_Problem to solve_: From the entries below, copy out every line with "types" in it.

_The input_:
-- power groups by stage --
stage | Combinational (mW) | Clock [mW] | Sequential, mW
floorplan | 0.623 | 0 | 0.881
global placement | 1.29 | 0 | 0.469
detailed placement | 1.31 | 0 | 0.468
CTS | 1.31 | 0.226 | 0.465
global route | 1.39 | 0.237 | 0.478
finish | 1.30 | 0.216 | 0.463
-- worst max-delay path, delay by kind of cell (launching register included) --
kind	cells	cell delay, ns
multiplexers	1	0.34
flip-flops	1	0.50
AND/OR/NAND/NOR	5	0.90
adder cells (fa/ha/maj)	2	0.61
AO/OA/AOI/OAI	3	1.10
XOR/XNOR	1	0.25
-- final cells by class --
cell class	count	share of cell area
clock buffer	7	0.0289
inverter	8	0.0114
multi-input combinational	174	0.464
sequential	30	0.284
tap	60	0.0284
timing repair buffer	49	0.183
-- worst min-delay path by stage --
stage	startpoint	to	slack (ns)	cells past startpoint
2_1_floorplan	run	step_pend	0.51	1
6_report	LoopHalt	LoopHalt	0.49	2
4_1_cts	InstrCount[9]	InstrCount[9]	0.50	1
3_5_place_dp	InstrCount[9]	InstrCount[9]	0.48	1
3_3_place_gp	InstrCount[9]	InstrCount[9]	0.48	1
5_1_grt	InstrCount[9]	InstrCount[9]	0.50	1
[src/rtl/tlul_pkg.sv]
// ============================================================================
//  Module      : tlul_pkg
//  Description : TL-UL channel types shared by the bus fabric, plus the
//                response-mode enum and request-FIFO entry used by the
//                terminal responder (tlul_resp_gen).
//  Revision    : 1.0  initial release
// ============================================================================
`default_nettype none

package tlul_pkg;

    localparam int TL_AW  = 32;  // address width
    localparam int TL_DW  = 32;  // data width
    localparam int TL_AIW = 8;   // A-channel source id width
    localparam int TL_DIW = 1;   // D-channel sink id width
    localparam int TL_SZW = 2;   // size field width
    localparam int TL_DBW = TL_DW / 8;
    localparam int TL_DUW = 4;   // D-channel user width

    typedef enum logic [2:0] {
        PutFullData    = 3'h0,
        PutPartialData = 3'h1,
        Get            = 3'h4
    } tl_a_op_e;

    typedef enum logic [2:0] {
        AccessAck     = 3'h0,
        AccessAckData = 3'h1
    } tl_d_op_e;

    // Host -> device: A channel plus the D-channel ready.
    typedef struct packed {
        logic                a_valid;
        tl_a_op_e            a_opcode;
        logic [2:0]          a_param;
        logic [TL_SZW-1:0]   a_size;
        logic [TL_AIW-1:0]   a_source;
        logic [TL_AW-1:0]    a_address;
        logic [TL_DBW-1:0]   a_mask;
        logic [TL_DW-1:0]    a_data;
        logic                d_ready;
    } tl_h2d_t;

    // Device -> host: D channel plus the A-channel ready.
    typedef struct packed {
        logic                d_valid;
        tl_d_op_e            d_opcode;
        logic [2:0]          d_param;
        logic [TL_SZW-1:0]   d_size;
        logic [TL_AIW-1:0]   d_source;
        logic [TL_DIW-1:0]   d_sink;
        logic [TL_DW-1:0]    d_data;
        logic [TL_DUW-1:0]   d_user;
        logic                d_error;
        logic                a_ready;
    } tl_d2h_t;

    typedef enum logic [1:0] {
        RESP_SUCCESS    = 2'd0,
        RESP_ERROR      = 2'd1,
        RESP_FROM_INPUT = 2'd2
    } tl_resp_mode_e;

    // One outstanding request; err is resolved when the request is accepted.
    typedef struct packed {
        logic [TL_AIW-1:0]   source;
        logic [TL_SZW-1:0]   size;
        tl_a_op_e            opcode;
        logic                err;
    } tl_resp_entry_t;

endpackage

`default_nettype wire

[src/rtl/tlul_resp_fifo.sv]
// ============================================================================
//  Module      : tlul_resp_fifo
//  Description : Generic synchronous FIFO holding Depth entries of ENTRY_T.
//                Depth need not be a power of two; pointers wrap explicitly.
//  Ports       : clk, rst      - clock, synchronous active-high reset
//                push, push_data - write request (ignored while full)
//                pop           - read request (ignored while empty)
//                full, empty, count - occupancy, all from registered state
//                head          - oldest entry (valid while !empty)
//  Revision    : 1.0  initial release
// ============================================================================
`default_nettype none

module tlul_resp_fifo #(
    parameter  int unsigned Depth   = 2,
    parameter  type         ENTRY_T = logic,
    localparam int unsigned PTR_W   = (Depth > 1) ? $clog2(Depth) : 1,
    localparam int unsigned CNT_W   = $clog2(Depth + 1)
) (
    input  logic             clk,
    input  logic             rst,
    input  logic             push,
    input  ENTRY_T           push_data,
    input  logic             pop,
    output logic             full,
    output logic             empty,
    output logic [CNT_W-1:0] count,
    output ENTRY_T           head
);

    localparam logic [PTR_W-1:0] LAST_PTR = PTR_W'(Depth - 1);
    localparam logic [CNT_W-1:0] FULL_CNT = CNT_W'(Depth);

    ENTRY_T           mem [Depth];
    logic [PTR_W-1:0] wr_ptr;
    logic [PTR_W-1:0] rd_ptr;
    logic             do_push;
    logic             do_pop;

    assign full    = (count == FULL_CNT);
    assign empty   = (count == '0);
    assign do_push = push && !full;
    assign do_pop  = pop && !empty;
    assign head    = mem[rd_ptr];

    always_ff @(posedge clk) begin
        if (rst) begin
            wr_ptr <= '0;
            rd_ptr <= '0;
            count  <= '0;
        end else begin
            if (do_push) begin
                wr_ptr <= (wr_ptr == LAST_PTR) ? '0 : wr_ptr + 1'b1;
            end
            if (do_pop) begin
                rd_ptr <= (rd_ptr == LAST_PTR) ? '0 : rd_ptr + 1'b1;
            end
            case ({do_push, do_pop})
                2'b10:   count <= count + 1'b1;
                2'b01:   count <= count - 1'b1;
                default: count <= count;
            endcase
        end
    end

    // Storage needs no reset: the read side is qualified by empty.
    always_ff @(posedge clk) begin
        if (do_push && !rst) begin
            mem[wr_ptr] <= push_data;
        end
    end

endmodule

`default_nettype wire

[src/rtl/tlul_resp_gen.sv]
// ============================================================================
//  Module      : tlul_resp_gen
//  Description : TL-UL terminal responder. Every accepted A-channel request
//                is completed locally with an in-order D-channel response.
//                Serves as the sink for IOPMP-denied traffic and as the
//                default slave for unmapped address space.
//  Ports       : clk, rst - clock, synchronous active-high reset
//                req_i    - TL-UL host request (A channel, d_ready)
//                err_i    - per-request error flag (RESP_FROM_INPUT only)
//                rsp_o    - TL-UL device response (D channel, a_ready)
//                busy_o   - at least one response outstanding
//                rsp_cnt_o, err_cnt_o - saturating response / error
//                           counters, present only with
//                           TLUL_RESP_GEN_STATS_EN defined
//  Revision    : 1.0  initial release
// ============================================================================
`default_nettype none

module tlul_resp_gen
    import tlul_pkg::*;
#(
    parameter int unsigned       Depth    = 2,
    parameter tl_resp_mode_e     RespMode = RESP_SUCCESS,
    parameter logic [TL_DW-1:0]  RespData = 32'hFFFF_FFFF,
    parameter logic [TL_DW-1:0]  ErrData  = 32'hFFFF_FFFF
) (
    input  logic        clk,
    input  logic        rst,
    input  tl_h2d_t     req_i,
    input  logic        err_i,
    output tl_d2h_t     rsp_o,
    output logic        busy_o
`ifdef TLUL_RESP_GEN_STATS_EN
    ,
    output logic [15:0] rsp_cnt_o,
    output logic [15:0] err_cnt_o
`endif
);

    localparam int unsigned CNT_W = $clog2(Depth + 1);

    tl_resp_entry_t   push_entry;
    tl_resp_entry_t   head;
    logic             full;
    logic             empty;
    logic [CNT_W-1:0] fifo_count;
    logic             a_fire;
    logic             d_fire;
    logic             entry_err;

    // a_ready comes straight from the registered occupancy, so neither
    // d_ready nor a_valid can reach it combinationally.
    assign a_fire = req_i.a_valid && !full;
    assign d_fire = !empty && req_i.d_ready;

    always_comb begin
        entry_err = 1'b0;
        case (RespMode)
            RESP_ERROR:      entry_err = 1'b1;
            RESP_FROM_INPUT: entry_err = err_i;
            default:         entry_err = 1'b0;
        endcase
    end

    assign push_entry = '{source: req_i.a_source,
                          size:   req_i.a_size,
                          opcode: req_i.a_opcode,
                          err:    entry_err};

    tlul_resp_fifo #(
        .Depth   (Depth),
        .ENTRY_T (tl_resp_entry_t)
    ) u_fifo (
        .clk       (clk),
        .rst       (rst),
        .push      (a_fire),
        .push_data (push_entry),
        .pop       (d_fire),
        .full      (full),
        .empty     (empty),
        .count     (fifo_count),
        .head      (head)
    );

    // D fields are forced to zero while nothing is pending so that stale
    // storage never shows on the bus. Unknown opcodes are acked as writes.
    always_comb begin
        rsp_o         = '0;
        rsp_o.a_ready = !full;
        if (!empty) begin
            rsp_o.d_valid  = 1'b1;
            rsp_o.d_size   = head.size;
            rsp_o.d_source = head.source;
            rsp_o.d_error  = head.err;
            if (head.opcode == Get) begin
                rsp_o.d_opcode = AccessAckData;
                rsp_o.d_data   = head.err ? ErrData : RespData;
            end else begin
                rsp_o.d_opcode = AccessAck;
            end
        end
    end

    assign busy_o = (fifo_count != '0);

`ifdef TLUL_RESP_GEN_STATS_EN
    logic [15:0] rsp_cnt_q;
    logic [15:0] err_cnt_q;

    always_ff @(posedge clk) begin
        if (rst) begin
            rsp_cnt_q <= '0;
            err_cnt_q <= '0;
        end else if (d_fire) begin
            if (rsp_cnt_q != 16'hFFFF) begin
                rsp_cnt_q <= rsp_cnt_q + 16'd1;
            end
            if (head.err && (err_cnt_q != 16'hFFFF)) begin
                err_cnt_q <= err_cnt_q + 16'd1;
            end
        end
    end

    assign rsp_cnt_o = rsp_cnt_q;
    assign err_cnt_o = err_cnt_q;
`endif

    // Request payload is never stored; a terminal responder discards it.
    logic unused_inputs;
    assign unused_inputs = ^{req_i.a_param, req_i.a_address,
                             req_i.a_mask, req_i.a_data, err_i};

endmodule

`default_nettype wire
## config.mk

```make
export PLATFORM = sky130hd
export DESIGN_NAME = pipe_ctrl
export DESIGN_NICKNAME = d
export VERILOG_FILES = /design/src/rtl/pipe_ctrl.sv
export SDC_FILE = /design/constraint.sdc
export NUM_CORES = 1
export LEC_CHECK = 0
export CAP_MARGIN = 40
export CORE_ASPECT_RATIO = 0.7
export CORE_MARGIN = 4
export CORE_UTILIZATION = 30
export DETAILED_ROUTE_END_ITERATION = 16
export PLACE_DENSITY = 0.72
export SLEW_MARGIN = 20
export SYNTH_ARGS = -nofsm -noshare
export SYNTH_HDL_FRONTEND = slang
export SYNTH_SLANG_ARGS = --single-unit
```

## constraint.sdc

```tcl
create_clock -name CLK -period 3.7 [get_ports CLK]
set_input_delay 0.74 -clock CLK [delete_from_list [all_inputs] [get_ports CLK]]
set_output_delay 0.74 -clock CLK [all_outputs]
set_load 0.01 [all_outputs]
```

## src/rtl/pipe_ctrl.sv

```systemverilog
// -----------------------------------------------------------------------------
// pipe_ctrl -- hazard / stall / flush controller for a 5-stage in-order pipe
//              (F, D, E, M, W).
//
// Purpose
//   Generates per-stage STALL (hold input latch) and FLUSH (clear input latch)
//   strobes from the current controller state and the live pipeline inputs.
//   Three hazards are resolved with fixed priority:
//     W  memory wait  (M_MEM_REQ & ~M_MEM_READY)  -> freeze F..M, bubble into W
//     B  taken branch (E_VALID & E_JMP_DO)        -> squash D and E
//     L  load-use     (E load feeding a D source) -> hold F/D, bubble into E
//   A memory wait that lasts too long drives the controller into a sticky
//   ERROR state that freezes every stage until RST.
//
// Parameters
//   MEM_TIMEOUT  consecutive wait cycles (1..255) tolerated before ERROR.
//
// Ports
//   CLK, RST                  clock, synchronous active-high reset
//   D_VALID, D_REG_S1/S2      decode-stage valid and source register indices
//   E_VALID, E_IS_LOAD,
//   E_REG_D, E_JMP_DO         execute-stage valid, load flag, dest, redirect
//   M_MEM_REQ, M_MEM_READY    memory-stage request / completion handshake
//   F..W_STALL                hold the named stage's input latch
//   F..W_FLUSH                clear the named stage's input latch
//   ERR                       sticky memory-timeout indication
//   PERF_STALL_CNT            cycles with any stall (RUN/MEM_WAIT)
//   PERF_FLUSH_CNT            RUN cycles with a taken branch
//
// Build option
//   PIPE_CTRL_PERF_EN  when defined, the two saturating 32-bit performance
//                      counters are built; otherwise both PERF ports read 0.
// -----------------------------------------------------------------------------
module pipe_ctrl #(
  parameter int unsigned MEM_TIMEOUT = 255
) (
  input  logic        CLK,
  input  logic        RST,
  input  logic        D_VALID,
  input  logic [4:0]  D_REG_S1,
  input  logic [4:0]  D_REG_S2,
  input  logic        E_VALID,
  input  logic        E_IS_LOAD,
  input  logic [4:0]  E_REG_D,
  input  logic        E_JMP_DO,
  input  logic        M_MEM_REQ,
  input  logic        M_MEM_READY,
  output logic        F_STALL,
  output logic        D_STALL,
  output logic        E_STALL,
  output logic        M_STALL,
  output logic        W_STALL,
  output logic        F_FLUSH,
  output logic        D_FLUSH,
  output logic        E_FLUSH,
  output logic        M_FLUSH,
  output logic        W_FLUSH,
  output logic        ERR,
  output logic [31:0] PERF_STALL_CNT,
  output logic [31:0] PERF_FLUSH_CNT
);

  typedef enum logic [1:0] {
    ST_INIT     = 2'd0,
    ST_RUN      = 2'd1,
    ST_MEM_WAIT = 2'd2,
    ST_ERROR    = 2'd3
  } state_t;

  // Stage vectors are ordered {F, D, E, M, W} from bit 4 down to bit 0.
  localparam int unsigned NSTAGE = 5;
  localparam logic [NSTAGE-1:0] STG_F = 5'b10000;
  localparam logic [NSTAGE-1:0] STG_D = 5'b01000;
  localparam logic [NSTAGE-1:0] STG_E = 5'b00100;
  localparam logic [NSTAGE-1:0] STG_M = 5'b00010;
  localparam logic [NSTAGE-1:0] STG_W = 5'b00001;
  localparam logic [NSTAGE-1:0] STG_ALL  = 5'b11111;
  localparam logic [NSTAGE-1:0] STG_NONE = 5'b00000;

  // The wait counter is compared against MEM_TIMEOUT-1 so the ERROR state is
  // entered in the same cycle the counter reaches MEM_TIMEOUT.
  localparam logic [7:0] TIMEOUT_LAST = 8'(MEM_TIMEOUT - 1);

  state_t      state_q, state_d;
  logic [7:0]  wait_cnt_q, wait_cnt_d;

  logic        mem_wait;
  logic        branch_taken;
  logic        src_match;
  logic        load_use;

  logic [NSTAGE-1:0] stall_vec;
  logic [NSTAGE-1:0] flush_vec;
  logic              err_out;

  // ---------------------------------------------------------------------------
  // Hazard detection (purely combinational, zero latency)
  // ---------------------------------------------------------------------------
  // READY without REQ is meaningless and must not influence anything, which
  // falls out naturally because REQ gates the wait term.
  assign mem_wait     = M_MEM_REQ & ~M_MEM_READY;
  assign branch_taken = E_VALID & E_JMP_DO & ~mem_wait;

  // x0 is hard-wired zero, so a load targeting it never creates a dependency.
  assign src_match = (E_REG_D != 5'd0) &&
                     ((E_REG_D == D_REG_S1) || (E_REG_D == D_REG_S2));

  assign load_use = E_VALID & E_IS_LOAD & D_VALID & src_match &
                    ~mem_wait & ~branch_taken;

  // ---------------------------------------------------------------------------
  // State register
  // ---------------------------------------------------------------------------
  always_ff @(posedge CLK) begin
    if (RST) begin
      state_q    <= ST_INIT;
      wait_cnt_q <= 8'd0;
    end else begin
      state_q    <= state_d;
      wait_cnt_q <= wait_cnt_d;
    end
  end

  // ---------------------------------------------------------------------------
  // Next-state logic
  // ---------------------------------------------------------------------------
  always_comb begin
    state_d    = state_q;
    wait_cnt_d = wait_cnt_q;
    unique case (state_q)
      ST_INIT: begin
        state_d    = ST_RUN;
        wait_cnt_d = 8'd0;
      end
      ST_RUN: begin
        // Counter is held at zero in RUN so every MEM_WAIT entry starts fresh.
        wait_cnt_d = 8'd0;
        if (mem_wait) begin
          state_d = ST_MEM_WAIT;
        end
      end
      ST_MEM_WAIT: begin
        if (!mem_wait) begin
          state_d    = ST_RUN;
          wait_cnt_d = 8'd0;
        end else begin
          wait_cnt_d = wait_cnt_q + 8'd1;
          if (wait_cnt_q == TIMEOUT_LAST) begin
            state_d = ST_ERROR;
          end
        end
      end
      ST_ERROR: begin
        // Sticky: only RST leaves this state.
        state_d = ST_ERROR;
      end
      default: begin
        state_d    = ST_INIT;
        wait_cnt_d = 8'd0;
      end
    endcase
  end

  // ---------------------------------------------------------------------------
  // Output decode
  // ---------------------------------------------------------------------------
  // RST overrides state so the reset cycle itself already flushes every stage.
  // Each branch below produces disjoint stall/flush sets, so no stage ever
  // sees STALL and FLUSH at the same time.
  always_comb begin
    stall_vec = STG_NONE;
    flush_vec = STG_NONE;
    err_out   = 1'b0;
    if (RST) begin
      flush_vec = STG_ALL;
    end else begin
      unique case (state_q)
        ST_INIT: begin
          flush_vec = STG_ALL;
        end
        ST_RUN, ST_MEM_WAIT: begin
          if (mem_wait) begin
            stall_vec = STG_F | STG_D | STG_E | STG_M;
            flush_vec = STG_W;
          end else if (branch_taken) begin
            flush_vec = STG_D | STG_E;
          end else if (load_use) begin
            stall_vec = STG_F | STG_D;
            flush_vec = STG_E;
          end
        end
        ST_ERROR: begin
          stall_vec = STG_ALL;
          err_out   = 1'b1;
        end
        default: begin
          flush_vec = STG_ALL;
        end
      endcase
    end
  end

  assign F_STALL = stall_vec[4];
  assign D_STALL = stall_vec[3];
  assign E_STALL = stall_vec[2];
  assign M_STALL = stall_vec[1];
  assign W_STALL = stall_vec[0];

  assign F_FLUSH = flush_vec[4];
  assign D_FLUSH = flush_vec[3];
  assign E_FLUSH = flush_vec[2];
  assign M_FLUSH = flush_vec[1];
  assign W_FLUSH = flush_vec[0];

  assign ERR = err_out;

  // ---------------------------------------------------------------------------
  // Performance counters
  // ---------------------------------------------------------------------------
`ifdef PIPE_CTRL_PERF_EN
  logic [31:0] perf_stall_q, perf_stall_d;
  logic [31:0] perf_flush_q, perf_flush_d;
  logic        active_run_wait;

  // ERROR also stalls every stage but is deliberately excluded: only stalls
  // caused by live hazards are of interest.
  assign active_run_wait = (state_q == ST_RUN) || (state_q == ST_MEM_WAIT);

  always_comb begin
    perf_stall_d = perf_stall_q;
    perf_flush_d = perf_flush_q;
    if (active_run_wait && (|stall_vec) && (perf_stall_q != 32'hFFFF_FFFF)) begin
      perf_stall_d = perf_stall_q + 32'd1;
    end
    // A branch seen while still in MEM_WAIT (wait just released) is not
    // counted; only RUN-state redirects are.
    if ((state_q == ST_RUN) && branch_taken && (perf_flush_q != 32'hFFFF_FFFF)) begin
      perf_flush_d = perf_flush_q + 32'd1;
    end
  end

  always_ff @(posedge CLK) begin
    if (RST) begin
      perf_stall_q <= 32'd0;
      perf_flush_q <= 32'd0;
    end else begin
      perf_stall_q <= perf_stall_d;
      perf_flush_q <= perf_flush_d;
    end
  end

  assign PERF_STALL_CNT = perf_stall_q;
  assign PERF_FLUSH_CNT = perf_flush_q;
`else
  assign PERF_STALL_CNT = 32'd0;
  assign PERF_FLUSH_CNT = 32'd0;
`endif

endmodule

```

==> results.py <==
metrics = {
    "run_status": {
        "status": "finished clean",
    },
    "critical_path": {
        "worstPathMaxFanout": 3,
        "crit_type": "in -> out",
        "cp_cell_sequence": "clkdlybuf4s50_1 -> xor2_1 -> nor3_1 -> a22oi_1 -> o41ai_2 -> clkdlybuf4s50_1",
        "worst_path_most_repeated_cell": "clkdlybuf4s50_1",
        "worst_setup_path_end_kind": "output pin",
        "path_buf_inv": 2,
        "slowest_stage": "clkdlybuf4s50_1",
        "critPathRequiredTime_ns": 2.96,
        "crit_family": "buffers and inverters",
        "cp.arrival_ns": 2.68,
        "critPathLaunchType": "input pin",
        "cp_slowest_stage_delay_ns": 0.60,
    },
    "place": {
        "hpwlAfterDp_mm": 2.19,
        "gp_congestion": 0.840,
        "pre_cts_ws_ns": 0.294,
        "dp.cells": 242,
        "io_buffers": 33,
    },
    "pwr": {
        "p_int_uw": 246,
        "fin_total_pwr_uw": 369,
        "switching_share_pct": 33.3,
        "peakVddDrop_uv": 170,
        "p_per_area_nw_per_um2": 250,
        "switchingPower_uw": 123,
        "cellLeakagePower_uw": 0.000725,
        "p_clk_share_pct": 30.3,
        "comb_power_share_pct": 38.3,
        "seqPwrFrac_pct": 31.5,
    },
    "clock_network": {
        "cts_tree": "done",
        "clkTransAtPathRegs_ns": 0.05,
        "clk_path_buf_depth": 2,
        "cts_setup_buffers": 0,
        "htreeDepth": 1,
        "insertion_delay_ns": 0.23,
        "ctsResizeCount": 0,
        "cts_buffers": 3,
        "cts-root-buf": "clkbuf_8",
        "cts_hold_buf": 0,
        "clock-sinks": 10,
    },
    "timing": {
        "setup_slack_ns": 0.280,
        "fin_crit_ns": 3.42,
        "slew_headroom_pct": 57.4,
        "fin_skew_ns": 0.00174,
        "slew_violations": 0,
        "fin_crit_sh_pct": 92.4,
        "fin_setup_tns_ns": 0,
        "rsz0062_at_grt": "false",
        "worstMarginPinSlew_ns": 0.638,
        "setup_viol_count_final": 0,
        "max_freq_mhz": 292,
        "hold_violations": 0,
    },
    "logic_synthesis": {
        "synthDistinctLibCells": 36,
        "ys_seq_area_share_pct": 15.2,
        "syn_area_um2": 1320,
        "ys_warn_count": 0,
        "synthArstFlopShare_pct": 0,
        "synth_flop_cell": "dfxtp_1",
        "synth_cells": 162,
        "synth-edff-count": 0,
        "avgSynthCellArea_um2": 8.13,
        "synth_seq_cells": 10,
    },
    "global_routing": {
        "grt_pass1_vias": 772,
        "grt_usage_pct": 8.15,
        "grt_overflow": 0,
        "grt_pass1_wl_mm": 3.64,
        "antenna_found_initial": 0,
        "grt_start_max_net_pins": 10,
    },
    "floorplanning": {
        "rows": 19,
        "die-area_um2": 5530,
        "initial_core_util_pct": 32.4,
        "die_w_um": 87.2,
        "ios": 98,
        "fp.dieH_um": 63.4,
        "core_um2": 4070,
    },
    "drt": {
        "drt_iter0_drc": 44,
        "drc": 0,
        "ant_nets": 0,
        "wl_per_cell_um": 10.2,
        "dr.pass1.iters": 4,
        "wl_mm": 2.49,
        "via_per_inst": 3.68,
        "route.vias.total": 901,
    },
    "job": {
        "maxCapViolCount": 0,
    },
    "final_layout": {
        "most-common-layout-cells": "conb_1 (64), clkdlybuf4s50_1 (33), xor2_1 (13)",
        "drive_gt1_share_pct": 6.74,
        "area_growth_pct": 12.1,
        "final_cells": 245,
        "layout_commonest_cell": "conb_1",
        "nets": 225,
        "n_antenna_cell": 0,
    },
    "hold_path": {
        "hold_path_class": "reg -> reg",
    },
}
## cell type report
class | count | area (um^2)
clock buffers | 3 | 41.3
fillers | 419 | 2590
inverters | 5 | 18.8
multi-input cells | 141 | 813
flip-flops and latches | 10 | 200
well taps | 52 | 65.1
repair buffers | 34 | 338
## layer usage
| layer | part of all wire (%) | wire (um) | up-vias | GRT usage [%] |
|---|---|---|---|---|
| met5 | 0 | 0 | - | 0 |
| met4 | 0 | 0 | 0 | 2.30 |
| met3 | 6.2 | 153 | 0 | 2.08 |
| met2 | 55 | 1370 | 36 | 13.9 |
| met1 | 39 | 962 | 409 | 10.0 |
| li1 | - | - | 456 | - |
## synth_stat cells, types with 2 or more instances
cell	number	area share, %
a21oi_1	5	1.9
a22oi_1	2	1.1
buf_4	68	39
dfxtp_1	10	15
ha_1	7	6.6
inv_1	5	1.4
nand2_1	3	0.85
nand2b_1	2	0.95
nand3_1	2	0.76
nand4_1	2	0.95
nor2_1	11	3.1
nor2b_1	2	0.95
nor3_1	3	1.1
nor3_2	2	1.5
o21bai_1	2	1.1
or2_2	2	0.95
xnor2_1	3	2.0
xor2_1	13	8.6
## state kept, by name, summed over array words and instances (netlist names)
| register | count |
|---|---|
| state_q | 2 |
| wait_cnt_q | 8 |
## per-stage QoR
step	hold WS, ns	instance area (um^2)	utilization (%)
floorplan	0.485	1550	-
global placement	0.510	1440	35.3
detailed placement	0.521	1440	35.3
CTS	0.535	1480	36.3
global route	0.555	1480	36.3
finish	0.525	1480	36.3
## logic make-up after synthesis
| logic type | count (synthesis) | share of synthesized area (%) |
|---|---|---|
| xor+xnor | 16 | 10.6 |
| flops | 10 | 15.2 |
| fa+ha+maj | 7 | 6.65 |
| simple gates | 36 | 16.3 |
| compound gates | 18 | 9.88 |
| buf+inv | 74 | 41.0 |
| other cells | 1 | 0.285 |
## worst reg2reg max path: stages, from the launching register on
cell and delay, ns:
dfxtp_1 0.37, inv_1 0.10, ha_1 0.20, and3b_1 0.21, o21bai_1 0.53, nor2_1 0.12
## power groups by stage
| stage | clock (uW) | sequential, uW | combinational [uW] |
|---|---|---|---|
| floorplan | 0 | 117 | 137 |
| global placement | 0 | 118 | 139 |
| detailed placement | 0 | 118 | 139 |
| CTS | 115 | 116 | 140 |
| global route | 123 | 117 | 156 |
| finish | 112 | 116 | 141 |
## path summary, 6_finish.rpt
path                       from             to  slack [ns]  cells past startpoint
hold reg to reg   wait_cnt_q[7]  wait_cnt_q[7]        0.53                      2
hold / removal    wait_cnt_q[7]  wait_cnt_q[7]        0.53                      2
setup reg to reg     state_q[0]  wait_cnt_q[6]        2.03                      5
setup / recovery     E_REG_D[2]        F_STALL        0.28                      6
No activity file was read; power rests on OpenSTA's default activity.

_Task answer_:
//  Description : TL-UL channel types shared by the bus fabric, plus the
## synth_stat cells, types with 2 or more instances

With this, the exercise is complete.